Adapt to the agile & growing needs of your organization. New data types, new data products, and new apps are easily added to the mesh without any impact on established data services.
What is a data mesh?
A data mesh is a network of distributed data nodes linked together, which follow FAIR principles (findable, accessible, interoperable, and reusable) using smart APIs.
Another way to understand the concept of a data mesh is to think of it like the world wide web:
- You have your data in one or more data nodes, which are like web servers
- You have a data portal, which is like a web browser
- Data nodes have smart APIs, which allow the data portal to access and utilize any data node, like HTTP / DNS
Following the WWW concept, when you have a web server, you can serve domain-specific content.
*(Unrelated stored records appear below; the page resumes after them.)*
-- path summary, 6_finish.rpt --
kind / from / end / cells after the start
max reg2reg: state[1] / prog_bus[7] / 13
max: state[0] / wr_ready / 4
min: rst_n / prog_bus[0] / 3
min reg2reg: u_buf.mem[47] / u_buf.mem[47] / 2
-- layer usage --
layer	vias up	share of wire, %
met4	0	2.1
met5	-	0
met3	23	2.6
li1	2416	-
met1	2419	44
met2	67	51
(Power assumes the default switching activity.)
File: src/rtl/pmc_snapshot_writer.sv
// Captures a five-word performance-counter snapshot on request and streams it
// to data memory one word per granted cycle, then pulses done.
module pmc_snapshot_writer #(
  parameter logic [31:0] BASE_ADDR = 32'h0000_0F00,
  parameter int          WORDS     = 5
) (
  input  logic         clk,
  input  logic         reset,
  input  logic         snap_req,
  input  logic [255:0] stall_count_in,
  input  logic [255:0] cycles_per_instruction_q78_in,
  input  logic [255:0] arith_count_in,
  input  logic [255:0] mem_access_count_in,
  output logic         mem_we,
  output logic [31:0]  mem_addr,
  output logic [31:0]  mem_wdata,
  input  logic         mem_gnt,
  output logic         busy,
  output logic         done,
  output logic         trunc,
  output logic         overrun
);

  typedef enum logic [1:0] {
    IDLE  = 2'd0,
    WRITE = 2'd1,
    DONE  = 2'd2
  } state_e;

  localparam logic [2:0] LAST_IDX = 3'(WORDS - 1);

  state_e      state_q, state_d;
  logic [2:0]  idx_q, idx_d;
  logic [31:0] seq_q, seq_d;
  logic        trunc_q, trunc_d;
  logic        overrun_q, overrun_d;
  logic        capture;
  logic        upper_nz;

  logic [31:0] words_q   [WORDS];
  logic [31:0] cap_words [WORDS];

  // Word 0 carries the sequence number as it stood before this capture.
  assign cap_words[0] = seq_q;
  assign cap_words[1] = stall_count_in[31:0];
  assign cap_words[2] = {16'b0, cycles_per_instruction_q78_in[15:0]};
  assign cap_words[3] = arith_count_in[31:0];
  assign cap_words[4] = mem_access_count_in[31:0];

  assign upper_nz = (|stall_count_in[255:32])
                  | (|cycles_per_instruction_q78_in[255:16])
                  | (|arith_count_in[255:32])
                  | (|mem_access_count_in[255:32]);

  always_comb begin
    state_d   = state_q;
    idx_d     = idx_q;
    seq_d     = seq_q;
    trunc_d   = trunc_q;
    overrun_d = overrun_q;
    capture   = 1'b0;
    mem_we    = 1'b0;
    mem_addr  = 32'h0;
    mem_wdata = 32'h0;
    done      = 1'b0;
    busy      = (state_q != IDLE);

    case (state_q)
      IDLE: begin
        if (snap_req) begin
          capture = 1'b1;
          idx_d   = 3'd0;
          seq_d   = seq_q + 32'd1;
          trunc_d = trunc_q | upper_nz;
          state_d = WRITE;
        end
      end
      WRITE: begin
        mem_we    = 1'b1;
        mem_addr  = BASE_ADDR + {27'b0, idx_q, 2'b00};
        mem_wdata = words_q[idx_q];
        if (mem_gnt) begin
          if (idx_q == LAST_IDX) state_d = DONE;
          else                   idx_d   = idx_q + 3'd1;
        end
        if (snap_req) overrun_d = 1'b1;
      end
      DONE: begin
        done    = 1'b1;
        state_d = IDLE;
        if (snap_req) overrun_d = 1'b1;
      end
      default: state_d = IDLE;
    endcase
  end

  always_ff @(posedge clk) begin
    if (reset) begin
      state_q   <= IDLE;
      idx_q     <= 3'd0;
      seq_q     <= 32'h0;
      trunc_q   <= 1'b0;
      overrun_q <= 1'b0;
      for (int i = 0; i < WORDS; i++) words_q[i] <= 32'h0;
    end else begin
      state_q   <= state_d;
      idx_q     <= idx_d;
      seq_q     <= seq_d;
      trunc_q   <= trunc_d;
      overrun_q <= overrun_d;
      if (capture) begin
        for (int i = 0; i < WORDS; i++) words_q[i] <= cap_words[i];
      end
    end
  end

  assign trunc   = trunc_q;
  assign overrun = overrun_q;

endmodule
==> config.mk <==
export PLATFORM = sky130hd
export DESIGN_NAME = per_slave_rr_arbiter
export DESIGN_NICKNAME = d
export VERILOG_FILES = /design/src/rtl/per_arb_pkg.sv /design/src/rtl/per_arb_id_fifo.sv /design/src/rtl/per_slave_rr_arbiter.sv
export SDC_FILE = /design/constraint.sdc
export NUM_CORES = 1
export LEC_CHECK = 0
export CORE_AREA = 2 2 168 170
export DETAILED_ROUTE_END_ITERATION = 8
export DIE_AREA = 0 0 170 172
export DONT_BUFFER_PORTS = 1
export PLACE_DENSITY = 0.34
export REMOVE_ABC_BUFFERS = 1
export SYNTH_ARGS = -nofsm -noshare
export SYNTH_HDL_FRONTEND = slang
export SYNTH_SLANG_ARGS = --single-unit
export TNS_END_PERCENT = 50
==> constraint.sdc <==
create_clock -name clk -period 2.2 [get_ports clk]
set_clock_uncertainty 0.1 [all_clocks]
set_input_delay 0.44 -clock clk [delete_from_list [all_inputs] [get_ports clk]]
set_output_delay 0.44 -clock clk [all_outputs]
set_load 0.05 [all_outputs]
Similarly, Tag.bio’s data node (data product) serves domain-driven analysis functionality.
Why this matters:
This decentralized WWW pattern scales better than the centralized data lake pattern.
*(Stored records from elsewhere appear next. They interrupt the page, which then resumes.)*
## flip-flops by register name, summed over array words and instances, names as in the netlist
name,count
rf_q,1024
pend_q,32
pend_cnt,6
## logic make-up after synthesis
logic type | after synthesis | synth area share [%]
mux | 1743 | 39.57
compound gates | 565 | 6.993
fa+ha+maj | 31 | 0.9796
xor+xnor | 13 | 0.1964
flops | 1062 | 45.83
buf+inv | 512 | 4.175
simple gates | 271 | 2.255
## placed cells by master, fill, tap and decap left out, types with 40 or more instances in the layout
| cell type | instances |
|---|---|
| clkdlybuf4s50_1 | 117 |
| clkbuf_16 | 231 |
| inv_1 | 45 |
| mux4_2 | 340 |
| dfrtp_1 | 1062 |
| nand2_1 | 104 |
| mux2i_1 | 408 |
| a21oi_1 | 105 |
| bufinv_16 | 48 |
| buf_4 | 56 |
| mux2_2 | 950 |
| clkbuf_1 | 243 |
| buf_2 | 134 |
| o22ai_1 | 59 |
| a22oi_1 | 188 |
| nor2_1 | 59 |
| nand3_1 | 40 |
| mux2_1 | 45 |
$ cat src/rtl/if_id_pipe_pkg.sv
// Shared CPU pipeline package: occupancy state encoding and default constants.
// Latency: n/a (types and constants only).
// Backpressure: n/a.
package if_id_pipe_pkg;

  // Entry-count state of a two-deep pipeline stage. The encoding equals the
  // number of held entries, so the state register drives occupancy directly.
  typedef enum logic [1:0] {
    OCC_EMPTY = 2'd0,
    OCC_ONE   = 2'd1,
    OCC_TWO   = 2'd2
  } occ_state_t;

  // Defaults are kept wide and cast down by users, so any PC/instruction
  // width up to 64 bits can take them.
  localparam logic [63:0] DEF_RESET_PC = 64'h0;
  localparam logic [63:0] DEF_NOP_INST = 64'h0;

  // Number of entries held in a given state.
  function automatic logic [1:0] occ_count(input occ_state_t s);
    return s;
  endfunction

endpackage
`config.mk`:
```
export PLATFORM = sky130hd
export DESIGN_NAME = semaforo_control
export DESIGN_NICKNAME = d
export VERILOG_FILES = /design/src/rtl/semaforo_pkg.sv /design/src/rtl/temporizador_intervalo.sv /design/src/rtl/semaforo_control.sv
export SDC_FILE = /design/constraint.sdc
export NUM_CORES = 1
export LEC_CHECK = 0
export ABC_AREA = 1
export CAP_MARGIN = 40
export CORE_ASPECT_RATIO = 1.25
export CORE_MARGIN = 3
export CORE_UTILIZATION = 45
export DETAILED_ROUTE_END_ITERATION = 16
export DONT_BUFFER_PORTS = 1
export PLACE_DENSITY_LB_ADDON = 0.2
export SKIP_CTS_REPAIR_TIMING = 1
export SLEW_MARGIN = 20
export SYNTH_ARGS = -nofsm -noshare
export SYNTH_HDL_FRONTEND = slang
export SYNTH_SLANG_ARGS = --single-unit
export TNS_END_PERCENT = 20
```
`constraint.sdc`:
```
create_clock -name clk -period 1.5 [get_ports clk]
set_input_delay 0.375 -clock clk [delete_from_list [all_inputs] [get_ports clk]]
set_output_delay 0.375 -clock clk [all_outputs]
set_load 0.03 [all_outputs]
```
`src/rtl/semaforo_pkg.sv`:
```
// semaforo_pkg: shared state encoding, bank select codes, light codes
// and the state-to-outputs decode used by semaforo_control.
// Build option: SEMAFORO_WALK_EN adds the pedestrian WALK state.
package semaforo_pkg;

  localparam logic [1:0] INT_BASE = 2'b00;
  localparam logic [1:0] INT_EXT  = 2'b01;
  localparam logic [1:0] INT_YEL  = 2'b10;

  localparam logic [2:0] LIGHT_RED = 3'b100;
  localparam logic [2:0] LIGHT_YEL = 3'b010;
  localparam logic [2:0] LIGHT_GRN = 3'b001;

  typedef enum logic [2:0] {
    ST_MAIN_GRN,
    ST_MAIN_EXT,
    ST_MAIN_YEL,
    ST_SIDE_GRN,
    ST_SIDE_YEL
`ifdef SEMAFORO_WALK_EN
    , ST_WALK
`endif
  } estado_t;

  typedef struct packed {
    logic [1:0] intervalo;
    logic [2:0] main_l;
    logic [2:0] side_l;
    logic       walk;
  } salidas_t;

  function automatic salidas_t decode(estado_t st);
    salidas_t s;
    s.intervalo = INT_BASE;
    s.main_l    = LIGHT_GRN;
    s.side_l    = LIGHT_RED;
    s.walk      = 1'b0;
    unique case (st)
      ST_MAIN_GRN: begin
        s.intervalo = INT_BASE;
      end
      ST_MAIN_EXT: begin
        s.intervalo = INT_EXT;
      end
      ST_MAIN_YEL: begin
        s.intervalo = INT_YEL;
        s.main_l    = LIGHT_YEL;
      end
      ST_SIDE_GRN: begin
        s.intervalo = INT_EXT;
        s.main_l    = LIGHT_RED;
        s.side_l    = LIGHT_GRN;
      end
      ST_SIDE_YEL: begin
        s.intervalo = INT_YEL;
        s.main_l    = LIGHT_RED;
        s.side_l    = LIGHT_YEL;
      end
`ifdef SEMAFORO_WALK_EN
      ST_WALK: begin
        s.intervalo = INT_EXT;
        s.main_l    = LIGHT_RED;
        s.walk      = 1'b1;
      end
`endif
      default: begin
        s.intervalo = INT_BASE;
      end
    endcase
    return s;
  endfunction

endpackage

```
`src/rtl/temporizador_intervalo.sv`:
```
// temporizador_intervalo: seconds countdown for one light interval.
// Ports: clk, reset_n, load (capture valor), tick_1hz, valor,
// expire (one-cycle pulse on the tick that ends the interval).
module temporizador_intervalo #(
  parameter int TIMER_W = 4
) (
  input  logic               clk,
  input  logic               reset_n,
  input  logic               load,
  input  logic               tick_1hz,
  input  logic [TIMER_W-1:0] valor,
  output logic               expire
);

  logic [TIMER_W-1:0] timer;

  // A count of 0 or 1 ends on the next tick, so 0 acts as 1.
  assign expire = !load && tick_1hz &&
                  (timer <= TIMER_W'(1));

  always_ff @(posedge clk or negedge reset_n) begin
    if (!reset_n) begin
      timer <= '0;
    end else if (load) begin
      timer <= valor;
    end else if (tick_1hz && !expire) begin
      timer <= timer - TIMER_W'(1);
    end
  end

endmodule

```
`src/rtl/semaforo_control.sv`:
```
// semaforo_control: two-street traffic-light FSM driven by a parameter bank.
// Ports: clk, reset_n, tick_1hz, sensor_principal, walk_request, valor in;
// intervalo (bank select), main_light, side_light, walk_light out.
// Build option: SEMAFORO_WALK_EN enables the walk latch and WALK state.
module semaforo_control
  import semaforo_pkg::*;
#(
  parameter int TIMER_W = 4
) (
  input  logic               clk,
  input  logic               reset_n,
  input  logic               tick_1hz,
  input  logic               sensor_principal,
  input  logic               walk_request,
  input  logic [TIMER_W-1:0] valor,
  output logic [1:0]         intervalo,
  output logic [2:0]         main_light,
  output logic [2:0]         side_light,
  output logic               walk_light
);

  estado_t  state;
  estado_t  nxt;
  salidas_t sal;
  logic     load;
  logic     expire;

`ifdef SEMAFORO_WALK_EN
  logic walk_pend;
`endif

  temporizador_intervalo #(
    .TIMER_W (TIMER_W)
  ) u_tmr (
    .clk      (clk),
    .reset_n  (reset_n),
    .load     (load),
    .tick_1hz (tick_1hz),
    .valor    (valor),
    .expire   (expire)
  );

  always_comb begin
    nxt = state;
    unique case (state)
      ST_MAIN_GRN: nxt = sensor_principal ?
                         ST_MAIN_EXT : ST_MAIN_YEL;
      ST_MAIN_EXT: nxt = ST_MAIN_YEL;
`ifdef SEMAFORO_WALK_EN
      ST_MAIN_YEL: nxt = walk_pend ?
                         ST_WALK : ST_SIDE_GRN;
      ST_WALK:     nxt = ST_SIDE_GRN;
`else
      ST_MAIN_YEL: nxt = ST_SIDE_GRN;
`endif
      ST_SIDE_GRN: nxt = ST_SIDE_YEL;
      ST_SIDE_YEL: nxt = ST_MAIN_GRN;
      default:     nxt = ST_MAIN_GRN;
    endcase
    sal = decode(nxt);
  end

  // Outputs move with the state so they never see an input directly.
  always_ff @(posedge clk or negedge reset_n) begin
    if (!reset_n) begin
      state      <= ST_MAIN_GRN;
      load       <= 1'b1;
      intervalo  <= INT_BASE;
      main_light <= LIGHT_GRN;
      side_light <= LIGHT_RED;
    end else begin
      load <= expire;
      if (expire) begin
        state      <= nxt;
        intervalo  <= sal.intervalo;
        main_light <= sal.main_l;
        side_light <= sal.side_l;
      end
    end
  end

`ifdef SEMAFORO_WALK_EN
  // Entering WALK consumes the request, even one arriving that cycle.
  always_ff @(posedge clk or negedge reset_n) begin
    if (!reset_n) begin
      walk_pend  <= 1'b0;
      walk_light <= 1'b0;
    end else begin
      if (expire) begin
        walk_light <= sal.walk;
      end
      if (expire && nxt == ST_WALK) begin
        walk_pend <= 1'b0;
      end else if (walk_request) begin
        walk_pend <= 1'b1;
      end
    end
  end
`else
  logic unused_walk;
  assign unused_walk = walk_request ^ sal.walk;
  assign walk_light  = 1'b0;
`endif

endmodule

```
==> results_dict.tcl <==
set metrics [dict create \
    max_slew.worst_pin.slew_ns 0.672 \
    cts_tree "built" \
    avgSynthCellArea_sq_um 8.21 \
    routed_wl_mm 1.29 \
    setup_viol 0 \
    relSlewSlack 0.551 \
    grt_use_total 0.129 \
    ys_ff_latch 16 \
    postSynthCellCount 100 \
    dp.cells 117 \
    whs_ns 0.301 \
    final_area_sq_um 905 \
    synth_fa_ha_area_frac 0.0305 \
    yosys_warnings 0 \
    dr_wl_met2_um 584 \
    outcome "finished clean" \
    die-height_um 53.8 \
    ant_nets 0 \
    synth_xor_area_frac 0 \
    fmax_ghz 0.717 \
    place_congestion 0.805 \
    finalSetupTns_ns 0 \
    n_antenna_cell 0 \
    clock_path_buffers 2 \
    fin_cells 123 \
    ys_types 21 \
    synth_top_family_by_area "simple AND/OR/NAND/NOR gates" \
    area_growth_pct 10.2 \
    overflow 0 \
    fill_cells 159 \
    required_ns 1.67 \
    irDropWorstVdd_mv 1.04 \
    finalClockSkew_ns 0.00177 \
    antenna_found_initial 0 \
    placed_cell_area_sq_um 845 \
    drt-initial-drc-count 15 \
    hold_violations 0 \
    path_max_fanout 14 \
    wire_per_inst_um 10.5 \
    finalCritPeriodShare 0.929 \
    setup.worst_path.class "flop to flop" \
    clock_latency_ns 0.28 \
    cap_violations 0 \
    rows 16 \
    hpwl_um 973 \
    ys_seq_area_frac 0.492 \
    synth-simple-area-share 0.309 \
    synth_mux_area_frac 0 \
    drt_first_pass_iters 2 \
    rsz0062_at_grt "no" \
    nets 117 \
    io-pin-count 18 \
    routed_via_density 4.94 \
    grt_pass1_vias 517 \
    top_layer "met3" \
    p_total_mw 2.03 \
    power_density_nw_per_um2 2250 \
    syn-num-nets 111 \
    met3_length_um 74 \
    start_kind "flop" \
    num_vias 608 \
    core-area_sq_um 1640 \
    clkSinkCount 16 \
    start_util 0.500 \
    drv_slew 0 \
    synth_top_area_cell "dfrtp_1" \
    dieArea_sq_um 2380 \
    cp-end-kind "flop" \
    synth_compound_area_frac 0.0899 \
    synth_top_area_share 0.396 \
    drive_gt1_frac 0.190 \
    synthTopCellsByArea "dfrtp_1 (40%), nand2_1 (17%), dfstp_2 (9.6%)" \
    wl_met1_um 631 \
    syn_area_sq_um 821 \
    grt_start_max_net_pins 17 \
    die_width_um 44.2 \
    cts_buffers 3 \
    leakagePower_nw 0.469 \
    place.port_buffers 0 \
    cts_root_buf "clkbuf_4" \
    drc_errors 0 \
    cts.clk_slew.worst_paths_ns 0.08 \
    cts.htree.levels 1 \
    min_path_type "input port to flop" \
    grt_pass1_wl_mm 2.21 \
    crit_arrival_ns 1.57 \
    period_needed_ns 1.39 \
]
[worst max-delay path, stage by stage (launching register included)]
cell	delay (ns)
dfrtp_1	0.43
buf_6	0.13
ha_1	0.18
inv_1	0.05
nand2_1	0.06
nand3_2	0.09
buf_12	0.14
nor2_1	0.04
a21oi_1	0.12
nand2_1	0.05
- Data nodes are developed, published and maintained independently by domain-centric teams
- Data nodes are able to communicate within the data mesh via smart APIs
- Data sources and functionality available within each data node are tightly versioned
- The same data node can be accessed by multiple teams, data portals, R/Python SDKs, and third-party clients
Similar to how a web browser allows a user to browse for and interact with content served by many disparate web servers, the data portal allows a user to browse for and interact with content served by the data nodes. The content can be private or public with access dependent on the user’s authorization roles.
Why this matters:
- A centralized platform for access to registered data nodes
- Ability to cross-compare disparate data in one platform
- Store a reproducible history of all your analysis activities and reusable UDATs (useful data artifacts)
- The portal allows FAIR (findable, accessible, interoperable, reusable) interaction with both data and analyses
In order for a web browser to communicate with the web servers, it needs a common language, which is the HTTP. In the data mesh case, the data portal can communicate with the data nodes using a common language, which is the smart API.
Why this matters:
- Smart API is a universal communication protocol to access domain-specific data and functionality within data nodes
- It enables each data node to communicate domain-specific language and functionality to end users
- A common way to extract and transfer data from data products to third party softwares (i.e. R, Python, Jupyter notebook, Tableau)
Data must be FAIR
Tag.bio’s data mesh focuses on making the data FAIR.
“I know where to look for any of my organization’s data.”
“I can access the data that I need.”
“I integrate this data with another data.”
“I can use the same data to ask and answer different types of questions.”
Advantages of the data mesh
Attempting to bring all of your data into the same place and the same universal schema is unsustainable at scale. A decentralized data mesh solves that problem, with domain-driven – yet harmonized – data products designed and quickly deployed by smaller, specialized teams.
Each data node (data product) in the mesh can be worked on independently. As each node is containerized, it can be deployed as soon as any changes are ready.
As new data arises, new nodes can be constructed and deployed to the mesh. The same node can be accessed by many portals and teams. This allows your organization to scale your data mesh as you grow.
Accelerate time to value
Get value from day one. As a single node with a single analysis app can be released within hours. This allows domain experts to instantly start asking and answering their own questions.